¿Dónde está el chapapote ahora? Parte, como reveló la semana pasada un informe científico, aún bajo el agua, en los otrora riquísimos fondos marinos de Galicia. El resto, 60.000 pestilentes y peligrosas toneladas de combustible mezclado con agua, arena y desperdicios, almacenado en unas balsas en el municipio de As Somozas (A Coruña).
Es decir, el chapapote que recogieron de la costa y los arenales miles de voluntarios cumple cuatro años y aún está sin reciclar.
Ayer, mientras 2.000 personas se manifestaban en Santiago atendiendo a la llamada de la plataforma Nunca Máis bajo el lema Otro Prestige todavía es posible.

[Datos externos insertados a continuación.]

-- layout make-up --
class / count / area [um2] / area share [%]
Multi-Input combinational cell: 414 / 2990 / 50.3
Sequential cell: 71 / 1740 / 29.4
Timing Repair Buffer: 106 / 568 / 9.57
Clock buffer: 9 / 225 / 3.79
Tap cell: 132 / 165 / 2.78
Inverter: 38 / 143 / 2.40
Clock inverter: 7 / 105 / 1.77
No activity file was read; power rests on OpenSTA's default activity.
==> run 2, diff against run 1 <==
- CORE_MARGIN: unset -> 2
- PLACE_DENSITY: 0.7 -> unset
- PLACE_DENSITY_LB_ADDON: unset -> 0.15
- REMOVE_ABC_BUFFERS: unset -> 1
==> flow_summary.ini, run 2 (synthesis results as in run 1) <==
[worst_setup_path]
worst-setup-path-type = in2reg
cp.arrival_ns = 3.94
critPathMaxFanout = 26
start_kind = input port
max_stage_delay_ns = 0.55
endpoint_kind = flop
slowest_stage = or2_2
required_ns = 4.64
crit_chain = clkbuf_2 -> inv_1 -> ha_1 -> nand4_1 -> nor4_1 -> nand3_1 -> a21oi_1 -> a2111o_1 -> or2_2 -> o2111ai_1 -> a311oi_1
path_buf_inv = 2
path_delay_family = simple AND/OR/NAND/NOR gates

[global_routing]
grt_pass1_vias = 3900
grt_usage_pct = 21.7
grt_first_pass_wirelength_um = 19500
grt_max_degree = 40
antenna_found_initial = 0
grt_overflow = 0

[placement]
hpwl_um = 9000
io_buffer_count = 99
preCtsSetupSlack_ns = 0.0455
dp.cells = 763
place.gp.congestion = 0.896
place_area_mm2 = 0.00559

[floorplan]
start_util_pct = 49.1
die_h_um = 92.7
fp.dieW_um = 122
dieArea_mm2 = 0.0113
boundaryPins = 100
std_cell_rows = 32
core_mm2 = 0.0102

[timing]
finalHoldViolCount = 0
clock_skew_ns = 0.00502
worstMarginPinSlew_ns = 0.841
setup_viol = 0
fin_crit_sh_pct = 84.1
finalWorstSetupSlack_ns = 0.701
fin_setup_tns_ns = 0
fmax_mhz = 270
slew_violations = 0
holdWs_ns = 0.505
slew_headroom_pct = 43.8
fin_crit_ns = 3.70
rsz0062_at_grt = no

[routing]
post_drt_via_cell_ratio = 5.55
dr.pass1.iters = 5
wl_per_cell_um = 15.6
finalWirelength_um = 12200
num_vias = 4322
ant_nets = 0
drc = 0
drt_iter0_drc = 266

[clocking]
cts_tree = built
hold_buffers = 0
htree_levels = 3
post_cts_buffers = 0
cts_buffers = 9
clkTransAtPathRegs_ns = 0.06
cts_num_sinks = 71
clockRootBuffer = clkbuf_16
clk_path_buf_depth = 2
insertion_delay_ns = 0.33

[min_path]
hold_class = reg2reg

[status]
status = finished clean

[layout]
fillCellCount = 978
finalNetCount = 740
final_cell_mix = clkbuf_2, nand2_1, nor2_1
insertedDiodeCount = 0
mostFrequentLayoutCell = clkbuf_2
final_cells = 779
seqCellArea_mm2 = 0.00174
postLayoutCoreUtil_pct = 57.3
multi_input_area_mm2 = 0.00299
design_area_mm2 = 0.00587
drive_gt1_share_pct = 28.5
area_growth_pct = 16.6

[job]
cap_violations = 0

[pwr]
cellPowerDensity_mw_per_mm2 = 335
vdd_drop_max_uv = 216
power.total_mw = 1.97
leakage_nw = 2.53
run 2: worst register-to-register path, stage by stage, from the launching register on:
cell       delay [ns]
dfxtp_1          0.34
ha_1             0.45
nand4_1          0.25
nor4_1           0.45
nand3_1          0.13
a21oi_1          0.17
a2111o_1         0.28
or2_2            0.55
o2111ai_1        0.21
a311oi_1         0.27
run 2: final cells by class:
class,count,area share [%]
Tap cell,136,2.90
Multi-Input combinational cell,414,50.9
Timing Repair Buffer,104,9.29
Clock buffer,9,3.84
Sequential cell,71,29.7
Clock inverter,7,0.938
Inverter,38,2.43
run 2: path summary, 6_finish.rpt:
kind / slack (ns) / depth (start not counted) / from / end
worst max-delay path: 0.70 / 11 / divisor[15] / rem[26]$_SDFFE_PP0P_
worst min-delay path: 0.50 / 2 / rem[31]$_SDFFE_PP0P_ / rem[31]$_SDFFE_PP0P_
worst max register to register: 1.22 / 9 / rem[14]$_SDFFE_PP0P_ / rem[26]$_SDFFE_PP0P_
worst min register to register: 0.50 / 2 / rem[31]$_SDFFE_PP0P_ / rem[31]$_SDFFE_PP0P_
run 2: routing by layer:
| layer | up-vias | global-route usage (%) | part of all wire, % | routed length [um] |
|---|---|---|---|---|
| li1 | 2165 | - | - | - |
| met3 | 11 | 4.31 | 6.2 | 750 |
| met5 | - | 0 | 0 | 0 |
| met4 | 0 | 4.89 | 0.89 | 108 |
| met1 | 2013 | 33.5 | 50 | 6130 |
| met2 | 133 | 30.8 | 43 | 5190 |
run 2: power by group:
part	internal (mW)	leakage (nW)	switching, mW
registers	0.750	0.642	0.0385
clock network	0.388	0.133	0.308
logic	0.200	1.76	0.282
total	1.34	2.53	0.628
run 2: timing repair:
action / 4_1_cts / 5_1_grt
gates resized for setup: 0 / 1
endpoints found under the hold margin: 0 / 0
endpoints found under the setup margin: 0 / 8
File: config.mk
export PLATFORM = sky130hd
export DESIGN_NAME = tlv_tag_extractor_top
export DESIGN_NICKNAME = d
export VERILOG_FILES = /design/src/tlvx_pkg.sv /design/src/tlvx_csr.sv /design/src/tlvx_parse.sv /design/src/tlv_tag_extractor_top.sv
export SDC_FILE = /design/constraint.sdc
export NUM_CORES = 1
export LEC_CHECK = 0
export CAP_MARGIN = 20
export CORE_MARGIN = 2
export CORE_UTILIZATION = 40
export DETAILED_ROUTE_END_ITERATION = 8
export DONT_BUFFER_PORTS = 1
export PLACE_DENSITY = 0.63
export SLEW_MARGIN = 30
export SYNTH_ARGS = -nofsm -noshare
export SYNTH_HDL_FRONTEND = slang
export SYNTH_HIERARCHICAL = 1
export SYNTH_SLANG_ARGS = --single-unit
export TNS_END_PERCENT = 5
File: constraint.sdc
create_clock -name clock -period 9.3 [get_ports clock]
set_input_delay 0.465 -clock clock [delete_from_list [all_inputs] [get_ports clock]]
set_output_delay 0.465 -clock clock [all_outputs]
set_load 0.02 [all_outputs]
File: src/tlvx_pkg.sv
// ----------------------------------------------------------------------------
// tlvx_pkg: shared types and constants of the TLV tag extractor
// Record phases, status codes, register map and the structs passed between
// the register file, the record parser and the top level.
// ----------------------------------------------------------------------------
package tlvx_pkg;

   localparam int unsigned CSR_ADDR_W = 6;
   localparam int unsigned CSR_DATA_W = 64;
   localparam int unsigned TAG_W      = 8;
   localparam int unsigned LEN_W      = 16;
   localparam int unsigned NUM_TAGS   = 256;
   localparam int unsigned BANK_W     = 64;
   localparam int unsigned NUM_BANKS  = NUM_TAGS / BANK_W;

   typedef enum logic [2:0] {
      PH_TAG,
      PH_LEN_HI,
      PH_LEN_LO,
      PH_VALUE,
      PH_IGNORE
   } tlvx_phase_type;

   typedef enum logic [1:0] {
      ST_OK,
      ST_INVALID,
      ST_NOT_FOUND,
      ST_TRUNCATED
   } tlvx_status_type;

   typedef enum logic [2:0] {
      REG_TARGET_TAG,
      REG_VALID_TAGS_0_63,
      REG_VALID_TAGS_64_127,
      REG_VALID_TAGS_128_191,
      REG_VALID_TAGS_192_255
   } tlvx_reg_type;

   typedef struct packed {
      logic [TAG_W-1:0]    target_tag;
      logic [NUM_TAGS-1:0] valid_tags;
   } tlvx_cfg_type;

   typedef struct packed {
      logic [7:0]      value_byte;
      logic            has_byte;
      logic            done_res;
      tlvx_status_type status;
   } tlvx_result_type;

endpackage

File: src/tlvx_csr.sv
// ----------------------------------------------------------------------------
// tlvx_csr: configuration registers
// Target tag and the 256-bit valid-tag set, written and read over APB.
// ----------------------------------------------------------------------------
module tlvx_csr (
   input  logic                                clock,
   input  logic                                reset,
   input  logic                                csr_psel,
   input  logic                                csr_penable,
   input  logic                                csr_pwrite,
   input  logic [tlvx_pkg::CSR_ADDR_W-1:0]     csr_paddr,
   input  logic [tlvx_pkg::CSR_DATA_W-1:0]     csr_pwdata,
   output logic [tlvx_pkg::CSR_DATA_W-1:0]     csr_prdata,
   output logic                                csr_pready,
   output tlvx_pkg::tlvx_cfg_type              cfg
);
   import tlvx_pkg::*;

   logic [TAG_W-1:0]                   target_tag_ff;
   logic [TAG_W-1:0]                   target_tag_in;
   logic [NUM_BANKS-1:0][BANK_W-1:0]   valid_tags_ff;
   logic [NUM_BANKS-1:0][BANK_W-1:0]   valid_tags_in;
   logic                               wr_en;
   tlvx_reg_type                       reg_idx;

   assign wr_en      = csr_psel & csr_penable & csr_pwrite & csr_pready;
   assign reg_idx    = tlvx_reg_type'(csr_paddr[5:3]);
   assign csr_pready = 1'b1;

   always_comb begin
      target_tag_in = target_tag_ff;
      valid_tags_in = valid_tags_ff;
      if (wr_en) begin
         unique case (reg_idx)
            REG_TARGET_TAG:         target_tag_in    = csr_pwdata[TAG_W-1:0];
            REG_VALID_TAGS_0_63:    valid_tags_in[0] = csr_pwdata;
            REG_VALID_TAGS_64_127:  valid_tags_in[1] = csr_pwdata;
            REG_VALID_TAGS_128_191: valid_tags_in[2] = csr_pwdata;
            REG_VALID_TAGS_192_255: valid_tags_in[3] = csr_pwdata;
            default: ;
         endcase
      end
   end

   always_comb begin
      unique case (reg_idx)
         REG_TARGET_TAG:         csr_prdata = {{(CSR_DATA_W-TAG_W){1'b0}}, target_tag_ff};
         REG_VALID_TAGS_0_63:    csr_prdata = valid_tags_ff[0];
         REG_VALID_TAGS_64_127:  csr_prdata = valid_tags_ff[1];
         REG_VALID_TAGS_128_191: csr_prdata = valid_tags_ff[2];
         REG_VALID_TAGS_192_255: csr_prdata = valid_tags_ff[3];
         default:                csr_prdata = '0;
      endcase
   end

   always_ff @(posedge clock) begin
      if (reset) begin
         target_tag_ff <= '0;
         valid_tags_ff <= '0;
      end else begin
         target_tag_ff <= target_tag_in;
         valid_tags_ff <= valid_tags_in;
      end
   end

   assign cfg.target_tag = target_tag_ff;
   assign cfg.valid_tags = valid_tags_ff;

endmodule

Evitémoslo, salía a relucir que los residuos serán reciclados dentro de dos años, seis después del desastre.
Para el tratamiento es imprescindible una planta especializada, pero el bipartito de la Xunta (PSOE-BNG) se enteró el año pasado de que los terrenos en los que se iba a ubicar no eran públicos, como creían, sino privados. Tardaron meses en expropiar los solares, y todavía falta la licencia.
«Seguimos sin estar preparados»
Nunca Máis –la plataforma espontánea organizada en 2002 tras el desastre del Prestige– volvió ayer a la calle en Santiago para alertar que 14.000 barcos con bodegas llenas de peligro (y un estado de conservación «tan lamentable» como el del nefasto petrolero) pasan a diario frente a las costas gallegas y que todo sigue igual. El portavoz de Nunca Máis, Rafa Villar, acusó a la Administración de «dejadez» por no haber tratado los residuos y no haber redactado un protocolo de actuación para casos de desastre ecológico.